Booty-Call

Over the past couple of months I have noticed that a couple of my male friends who are presently in relationships whose partners I have come to know primarily because they told me about them would usually ask me for girlfriends benefit or should I say sexual favours. I think its a different case when both parties are practising the friends with benefits term but for a male friend who has no intention of being with you romantically to ask for romantic or sexual favours, I kinda find it odd. And it’s not like this practice is a new thing cos it’s not but the practice is gradually on the rise.

The conversation usually starts like this:

Them:- B, why don’t you come over to my place and spend the weekend?

B:- come to your place to do what?

Them:- Just to visit and then we can gist and hangout.

B:- Hmm… Why do I have to come to your place to hangout? Can’t we hang out in a restaurant, see a movie, have a good time without spending the weekend at your place.

Them:- Shrugs…

B:- (cuts in)… it’s not like I can’t come over to your place, say hi and then go back to my place, but why would you want me to spend the weekend with you? shouldn’t your girlfriend be doing that?
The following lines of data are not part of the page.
==> flow/design.v <==
module  RegFile( 
clk,
inBus,
readMem,
writeMem,
addrBus, 
outBus
);
input [2:0] addrBus;
input [15:0] inBus ;
input clk, readMem, writeMem ;
output [15:0] outBus ;
(* ram_init_file = "RegFile.mif" *)  reg  [15:0] MemoryFile [0:7];   
	always @ (posedge clk)
	begin
		if(writeMem == 1'b1 )begin
			MemoryFile[addrBus]<=inBus;
		end	 
	end 
assign outBus = readMem ? MemoryFile[addrBus]:16'bz;
endmodule 
==> flow/run.sh <==
#!/bin/bash
# OpenROAD 26Q1-2900-gdf79404cd8, Yosys 0.63+post, stock flow scripts
make -C /OpenROAD-flow-scripts/flow DESIGN_CONFIG=/design/flow/config.mk WORK_HOME=/design/flow/orfs finish
==> flow/config.mk <==
export PLATFORM = sky130hd
export DESIGN_NAME = RegFile
export DESIGN_NICKNAME = RegFile
export VERILOG_FILES = /design/flow/design.v
export SDC_FILE = /design/flow/constraint.sdc
export NUM_CORES = 4
export LEC_CHECK = 1
export CORE_UTILIZATION = 30
==> flow/constraint.sdc <==
current_design RegFile

set clk_period 4.7
set clk_io_pct 0.2

create_clock -name clk0 -period $clk_period [get_ports {clk}]

set non_clock_inputs [all_inputs -no_clocks]
set_input_delay [expr $clk_period * $clk_io_pct] -clock clk0 $non_clock_inputs
set_output_delay [expr $clk_period * $clk_io_pct] -clock clk0 [all_outputs]
==> results.json <==
{
  "outcome": "finished, final reports clean",
  "critPathCaptureType": "primary output",
  "power.total_mw": 2.70,
  "fp.coreArea_mm2": 0.0161,
  "synth-edff-count": 128,
  "top_area_cell": "edfxtp_1",
  "mux_share_pct": 17.2,
  "drt_first_pass_iters": 4,
  "synth.area.top_cells": "edfxtp_1, mux4_1, mux2_2",
  "wl_per_cell_um": 17.3,
  "flop_cell": "edfxtp_1",
  "grt_pass1_vias": 2519,
  "cts_resized": 0,
  "yosys_cells": 222,
  "ant_nets": 0,
  "synthTopLogicFamily": "multiplexers",
  "regMostFlops": "MemoryFile",
  "pwr-share-seq_pct": 48.2,
  "cellInternalPower_mw": 2.21,
  "common_cells": "edfxtp_1, mux2_2, mux4_1, mux4_2, nor2_1",
  "dp_hpwl_mm": 5.25,
  "rows": 46,
  "fp-utilization_pct": 31.0,
  "route.vias.total": 2347,
  "portBuffers": 36,
  "io_pins": 38,
  "clkPwrFrac_pct": 45.9,
  "fin_crit_sh_pct": 85.7,
  "netlist_area_mm2": 0.00497,
  "postSynthSeqShare_pct": 77.3,
  "die_y_um": 131,
  "synth.cellmix.simpleShare_pct": 2.01,
  "post-synth-top-count-cell": "edfxtp_1",
  "drive_above_1_share_pct": 26.4,
  "grt_first_pass_wirelength_mm": 13.6,
  "powerDensity_mw_per_mm2": 431,
  "overflow": 0,
  "ys_types": 23,
  "antenna_found_initial": 0,
  "die_w_um": 131,
  "dp.cells": 482,
  "cts_setup_buffers": 0,
  "place_congestion": 0.794,
  "compound_area_share_pct": 2.01,
  "cts.sinks": 128,
  "hold_buffers": 0,
  "drv_cap": 0,
  "path_max_fanout": 15,
  "wl_mm": 8.85,
  "warning_count": 26,
  "largest_register_ff_count": 128,
  "cts_max_level": 4,
  "worst_slew_pin_slew_ps": 851,
  "fmax_ghz": 0.248,
  "cts_buffers": 17,
  "swShare_pct": 18.4,
  "top_area_share_pct": 77.3,
  "critPathKind": "in2out",
  "cp.required_ps": 3760,
  "cts_tree": "done",
  "largest_registers": "MemoryFile: 128 flops",
  "crit_arrival_ps": 3090,
  "layout_setup_ws_ps": 671,
  "viasPerCell": 4.58,
  "hold_path.class": "in2reg",
  "p_comb_share_pct": 5.9,
  "finalHoldViolations": 0,
  "clkTransAtPathRegs_ps": 50,
  "syn_to_final_growth_pct": 26.1,
  "yosys_register_bits": 128,
  "ys.warnings.count": 2,
  "ys_sh_xor_pct": 0,
  "grt.total_usage_pct": 11.7,
  "power.leakage_nw": 2.06,
  "slew_headroom_pct": 43.0,
  "cp-start-kind": "input pin",
  "chipArea_mm2": 0.0171,
  "grt_max_degree": 23,
  "clockRootBuffer": "clkbuf_16",
  "layout_min_cycle_time_ps": 4030,
  "syn_area_per_cell_um2": 22.4,
  "power_switching_mw": 0.496,
  "yosysChipArea_mm2": 0.00497,
  "setup_viol": 0,
  "adder_share_pct": 0,
  "async_flop_share_pct": 0,
  "antennaDiodeCount": 0,
  "drv_slew": 0,
  "tns_ps": 0,
  "cts_buffer_depth": 2,
  "rsz0062_at_grt": "false",
  "final_cells": 512,
  "post-place-ws_ps": 636,
  "netlist_instances": 222,
  "ir_drop_mv": 0.353,
  "drc": 0,
  "drt_iter0_drc": 101
}
==> final timing paths <==
kind,cells past startpoint,start,slack [ps],end
worst min-delay path,1,inBus[11],1270,MemoryFile[0][11]
worst max-delay path,5,addrBus[2],670,outBus[15]
==> power groups by stage <==
stage / Clock (mW) / Combinational, mW / Sequential (mW)
6_report: 1.24 / 0.159 / 1.30
4_1_cts: 1.27 / 0.164 / 1.30
5_1_grt: 1.31 / 0.175 / 1.31
==> metrics by stage <==
stage	instance area, µm²	utilization [%]	hold WS, ps
after global placement	5710	35.6	1660
after global routing	6270	39.0	1290
after detailed placement	5710	35.6	1690
after CTS	6270	39.0	1250
final	6270	39.0	1270
after floorplan	4970	-	1040
==> cell usage in the layout, fill, tap and decap left out, drive strengths merged, types with 2 or more instances in the layout <==
cell | synthesis | layout
clkinv | 0 | 6
a22oi | 3 | 3
o211ai | 3 | 3
nor2b | 3 | 3
a221oi | 2 | 2
edfxtp | 128 | 128
nor3 | 2 | 2
inv | 2 | 2
a32oi | 3 | 3
nand2 | 4 | 4
clkbuf | 2 | 21
bufinv | 0 | 3
mux2 | 23 | 23
nor2 | 7 | 7
buf | 9 | 20
clkdlybuf4s50 | 0 | 35
mux4 | 24 | 24
nand3 | 3 | 3
==> area by class of cell <==
cell class / count / area, µm²
clock buffers: 21 / 440
well taps: 216 / 270
multi-input cells: 81 / 1070
flip-flops and latches: 128 / 3840
fillers: 1405 / 9790
inverters: 2 / 7.51
repair buffers: 55 / 523
clock inverters: 9 / 118
==> logic make-up (layout without fill, tap and decap cells) <==
logic type	after synthesis	after routing
flops	128	128
compound gates	13	13
simple gates	21	21
buf+inv	13	87
mux	47	47
==> per-layer routing <==
layer  track usage (%)  vias up  wire [µm]
met5                 0        -          0
met4              1.76        0        133
met3              6.97       14        928
met2              18.0      106       4330
met1              15.3     1151       3460
li1                  -     1076          -
==> worst max-delay path, stage by stage <==
cell	delay [ps]
clkdlybuf4s50_1	890
buf_4	260
mux4_1	290
mux2_2	300
clkdlybuf4s50_1	400
Power and IR drop assume default switching activity.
Them:- B you’re making this a big deal. Friends do this all the time. so why are you trying to make it into one?

B:- Will you tell your girlfriend that I’m coming over?

Them: There’s no need for that.

B:-Hmm… I hear you. I believe it’s better not to tempt each other… If you want someone to come to spend the weekend at your place, then it’s best you invite your girlfriend over and if you’re really my friend like you say you’re, you will be introducing me to dateable people and not asking me to come over to your place for the weekend.

A lot of times after this conversation has ensued, the guy in question losses interest in the banter and wants to change the subject of discus. A couple of people might also read the conversation above and think that the lady over-reacted and that the guy friend might not have any intention with sleeping B but I beg to disagree because why would you want your female friend coming to spend the weekend at your place, without the knowledge of your girlfriend for gisting and catching up purposes when you can as well have that same conversation over drinks in a bar.

It begs to question the motive of the guy which already smells of shade… sometimes, you even begin to wonder if this guy has your best interest at heart as friends because they’re the same ones who keep giving you sexual advances even though they’re already in serious relationships(according to them) but would never think to introduce you to dateable people, its like they prefer seeing you single so they can always make their move hoping that they would catch you during one of your down moments.

At first, when I had this experience, I was shocked that why would my friend ask me of such, but I have since discovered that some guys tend to tow this part with some of their female friends… When asked why, they said it’s not like they want to date the girl, they just want to try their luck and see if she would give so that she can be a side piece whenever their babes were not around.

One lady I know told me that one of her male friends specifically asked her for a booty call and stated that since she was single, he could be keeping her warm pending the time ”Mr Right” (In his own words) decides to show up which is quite sad yet funny because the man in question considers her worthy enough to be slept with but not enough to be in a relationship with… and the story does not stop being gory from here, in fact, you will be shocked with the tales a lot of ladies have to tell and this is not in anyway to taint the good guys.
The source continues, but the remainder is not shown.